:: Brief ::
Every entry must come back exactly as it was written.

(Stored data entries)

This design comes from an exercise in tuning for small area and a short achievable clock period on the open sky130 flow, not from production work. In this exercise RTL edits were held to simulation tests only and were not proved equivalent to the original. No activity file was given, so power comes from the tool's default toggle rates. The flow treats the clock pin as an ideal source, which a real chip does not have.

[flow/flow/run.sh]
#!/bin/bash
set -euo pipefail
# synthesis exactly as the standard flow runs it
bash standard.sh synth > synth.log 2>&1
export BUFFER_PORTS_ARGS="-buffer_cell sky130_fd_sc_hd__buf_4"
export CTS_ARGS="-sink_clustering_enable -repair_clock_nets -sink_clustering_size 25 -sink_clustering_max_diameter 80 -dont_use_dummy_load"
bash standard.sh finish > layout.log 2>&1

:: Response area ::
This design comes from an exercise in tuning for small area and a short achievable clock period on the open sky130 flow, not from production work. In this exercise RTL edits were held to simulation tests only and were not proved equivalent to the original. No activity file was given, so power comes from the tool's default toggle rates. The flow treats the clock pin as an ideal source, which a real chip does not have.

[flow/flow/run.sh]
#!/bin/bash
set -euo pipefail
# synthesis exactly as the standard flow runs it
bash standard.sh synth > synth.log 2>&1
export BUFFER_PORTS_ARGS="-buffer_cell sky130_fd_sc_hd__buf_4"
export CTS_ARGS="-sink_clustering_enable -repair_clock_nets -sink_clustering_size 25 -sink_clustering_max_diameter 80 -dont_use_dummy_load"
bash standard.sh finish > layout.log 2>&1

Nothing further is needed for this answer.